**config.mk**
```make
export PLATFORM = sky130hd
export DESIGN_NAME = xs3_to_bcd_decoder
export DESIGN_NICKNAME = d
export VERILOG_FILES = /design/src/rtl/xs3_pkg.sv /design/src/rtl/xs3_digit_decode.sv /design/src/rtl/xs3_to_bcd_decoder.sv
export SDC_FILE = /design/constraint.sdc
export NUM_CORES = 1
export LEC_CHECK = 0
export ABC_AREA = 0
export ABC_CLOCK_PERIOD_IN_PS = 2700
export BUFFER_PORTS_ARGS = -buffer_cell sky130_fd_sc_hd__buf_2
export CAP_MARGIN = 20
export CORE_MARGIN = 2
export CORE_UTILIZATION = 50
export CTS_BUF_LIST = sky130_fd_sc_hd__clkbuf_4 sky130_fd_sc_hd__clkbuf_8
export DETAILED_ROUTE_END_ITERATION = 8
export GPL_TIMING_DRIVEN = 0
export PLACE_DENSITY = 0.85
export SKIP_CTS_REPAIR_TIMING = 1
export SLEW_MARGIN = 20
export SYNTH_ARGS = -nofsm -noshare
export SYNTH_HDL_FRONTEND = slang
export SYNTH_HIERARCHICAL = 1
export SYNTH_SLANG_ARGS = --single-unit
```
**constraint.sdc**
```tcl
create_clock -name clk -period 2.7 [get_ports clk]
set_input_delay 0.405 -clock clk [delete_from_list [all_inputs] [get_ports clk]]
set_output_delay 0.405 -clock clk [all_outputs]
set_load 0.05 [all_outputs]
```
**src/rtl/xs3_pkg.sv**
```systemverilog
// xs3_pkg: shared constants and FSM state type for the excess-3 decoder.
//   XS3_OFFSET : excess-3 bias subtracted from each code
//   XS3_MIN/MAX: legal excess-3 code range (digits 0..9)
//   state_t    : decoder FSM states
package xs3_pkg;

  localparam logic [3:0] XS3_OFFSET = 4'd3;
  localparam logic [3:0] XS3_MIN    = 4'd3;
  localparam logic [3:0] XS3_MAX    = 4'd12;

  typedef enum logic {
    COLLECT = 1'b0,
    HOLD    = 1'b1
  } state_t;

endpackage

```
**src/rtl/xs3_digit_decode.sv**
```systemverilog
// xs3_digit_decode: combinational single-digit excess-3 to BCD decode.
//   in_code [3:0] : excess-3 code
//   bcd     [3:0] : decoded 8421 digit
//   illegal       : code outside 0011..1100
// Optional feature macro: XS3_DEC_ERR_EN
//   defined   -> illegal codes flagged and forced to 0000
//   undefined -> no detection, every code decodes as (c - 3) mod 16
module xs3_digit_decode
  import xs3_pkg::*;
(
  input  logic [3:0] in_code,
  output logic [3:0] bcd,
  output logic       illegal
);

`ifdef XS3_DEC_ERR_EN
  always_comb begin
    illegal = (in_code < XS3_MIN) || (in_code > XS3_MAX);
    bcd     = illegal ? 4'b0000 : (in_code - XS3_OFFSET);
  end
`else
  always_comb begin
    illegal = 1'b0;
    bcd     = in_code - XS3_OFFSET;
  end
`endif

endmodule

```
**src/rtl/xs3_to_bcd_decoder.sv**
```systemverilog
// xs3_to_bcd_decoder: collects excess-3 digits (MSD first) into a packed,
// right-justified BCD word presented on a valid/ready output port.
//   clk, rst            : clock, synchronous active-high reset
//   in_valid/in_ready   : input digit handshake
//   in_code [3:0]       : excess-3 digit
//   in_last             : final digit of the current word
//   out_valid/out_ready : output word handshake
//   out_bcd [4*DIGITS-1:0], out_err, out_count [CW-1:0] : registered word
// Optional feature macro: XS3_DEC_ERR_EN (see xs3_digit_decode).
module xs3_to_bcd_decoder
  import xs3_pkg::*;
#(
  parameter  int unsigned DIGITS = 4,
  localparam int unsigned CW     = $clog2(DIGITS + 1)
) (
  input  logic                  clk,
  input  logic                  rst,
  input  logic                  in_valid,
  output logic                  in_ready,
  input  logic [3:0]            in_code,
  input  logic                  in_last,
  output logic                  out_valid,
  input  logic                  out_ready,
  output logic [4*DIGITS-1:0]   out_bcd,
  output logic                  out_err,
  output logic [CW-1:0]         out_count
);

  state_t state, state_nxt;

  logic [4*DIGITS-1:0] shift_reg;
  logic [4*DIGITS-1:0] dig_ext;
  logic [CW-1:0]       cnt;
  logic [CW-1:0]       cnt_inc;
  logic                err;
  logic [3:0]          dig_bcd;
  logic                dig_ill;
  logic                accept;
  logic                word_done;
  logic                out_fire;

  xs3_digit_decode u_digit_decode (
    .in_code (in_code),
    .bcd     (dig_bcd),
    .illegal (dig_ill)
  );

  // Zero-extend the new digit so the shift works for DIGITS == 1 as well.
  always_comb begin
    dig_ext      = '0;
    dig_ext[3:0] = dig_bcd;
  end

  assign accept    = (state == COLLECT) && in_valid;
  assign out_fire  = (state == HOLD) && out_ready;
  assign cnt_inc   = cnt + 1'b1;
  assign word_done = accept && (in_last || (cnt_inc == CW'(DIGITS)));

  always_ff @(posedge clk) begin
    if (rst) state <= COLLECT;
    else     state <= state_nxt;
  end

  always_comb begin
    state_nxt = state;
    unique case (state)
      COLLECT: if (word_done) state_nxt = HOLD;
      HOLD:    if (out_ready) state_nxt = COLLECT;
      default: state_nxt = COLLECT;
    endcase
  end

  always_ff @(posedge clk) begin
    if (rst || out_fire) begin
      shift_reg <= '0;
      cnt       <= '0;
      err       <= 1'b0;
    end else if (accept) begin
      shift_reg <= (shift_reg << 4) | dig_ext;
      cnt       <= cnt_inc;
      err       <= err | dig_ill;
    end
  end

  assign in_ready  = (state == COLLECT);
  assign out_valid = (state == HOLD);
  assign out_bcd   = shift_reg;
  assign out_err   = err;
  assign out_count = cnt;

endmodule
```
==> run metrics, run 1 <==
CP max stage cell dfxtp_1; status completed; row cnt 14; Async S/R FF share, synth 0; # nets final 149; FF+latch count, synth 21; smallest hold slack approximately 0.28 ns; CTS buffer count 3; WP data required 2.30 ns; htree depth 1; CTS tree built; P&R area growth vs syn 23.2%; peak fanout along the critical path 6; HP Start rst; Leak around 0.5 nW; Synth top cells by count nand2_1, dfxtp_1, a21oi_1; GPL Wtd Cong 0.716; unrepaired setup endpoints after global routing no; Max stage delay on crit path between 0.3 and 0.4 ns; post-synthesis sequential area ratio 0.493; ys flop type dfxtp_1; Mapped Nets 114; Die H about 45 µm; I/O Buffers 30; overall power around 0.60 mW; Antenna Nets Post-Route 0; first-pass GRT wire length 2880 µm; Fin. Hold Viols 0; Root Driver clkbuf_4; Setup crit start out_valid; WL final 1810 µm; Final WS setup 1.28 ns; routed vias 774; synth top area cells dfxtp_1, nand2_1, a21oi_1; top cell type by total area after synthesis dfxtp_1; kind of critical path register to primary output; io pins 31; CP top delay family flip-flops; Yosys top cell area share 0.493; endpoint type of the worst setup path primary output; Initial Utilization 0.547; fin cells ~150; Slew Limit Fails 0; final design utilization 0.673; max_cap viols 0; Critical Path AT roughly 1.0 ns; initial antenna violation count 0; WP buf/inv 2; n_diodes 0; final instance area around 1000 µm²; most frequent cell after synthesis nand2_1; YS warnings 6; fill cell count 150; Final Skew 0.00364 ns; Place WS 1.49 ns; fraction of layout cells with a size suffix above 1 0.301; CP startpoint kind register; Max Buffers Root-to-Sink 2; drt wl/cell 11.9 µm; Area after DPL 1020 µm²; setup violators final 0; Syn Inst Count 102; Cell Chain, Critical Path inv_1 -> buf_2; crit path time final 1.42 ns; synthesized area 852 µm²; TritonCTS Sinks 21; largest net degree at the start of global routing 13; Max IR drop VDD around 0.29 mV; Pre-antenna DRT Iters 4; Die ar. 2050 µm²; gr ovfl total 0; initial drt markers 15; sequential cell area approximately 420 µm²; multi-input logic area 370 µm²; Syn Area/Cell ~8.4 µm²; fmax 703 MHz; die width between 40 and 50 µm; fin crit share 0.527; Post-DP HPWL 1330 µm; DRC 0; vias in the first global route between 700 and 800; Cell variety after synth 20; RR Startpoint out_valid; TNS Setup 0 ns; Total GRT Usage 0.196; vias per cell 5.09; EDFF count, synth 0; Pwr per Cell Area 573 nW/µm²; worst min-delay path category input pin to register; core area 1560 µm²; clk_lat worst skew 0.30 ns; clock slew at reported path FFs 0.11 ns; post-placement cell count 148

——————————

WHAT THIS TASK INVOLVES
In the lines above, find each one with "handshake" and list it.

RESULT
//   in_valid/in_ready   : input digit handshake
//   out_valid/out_ready : output word handshake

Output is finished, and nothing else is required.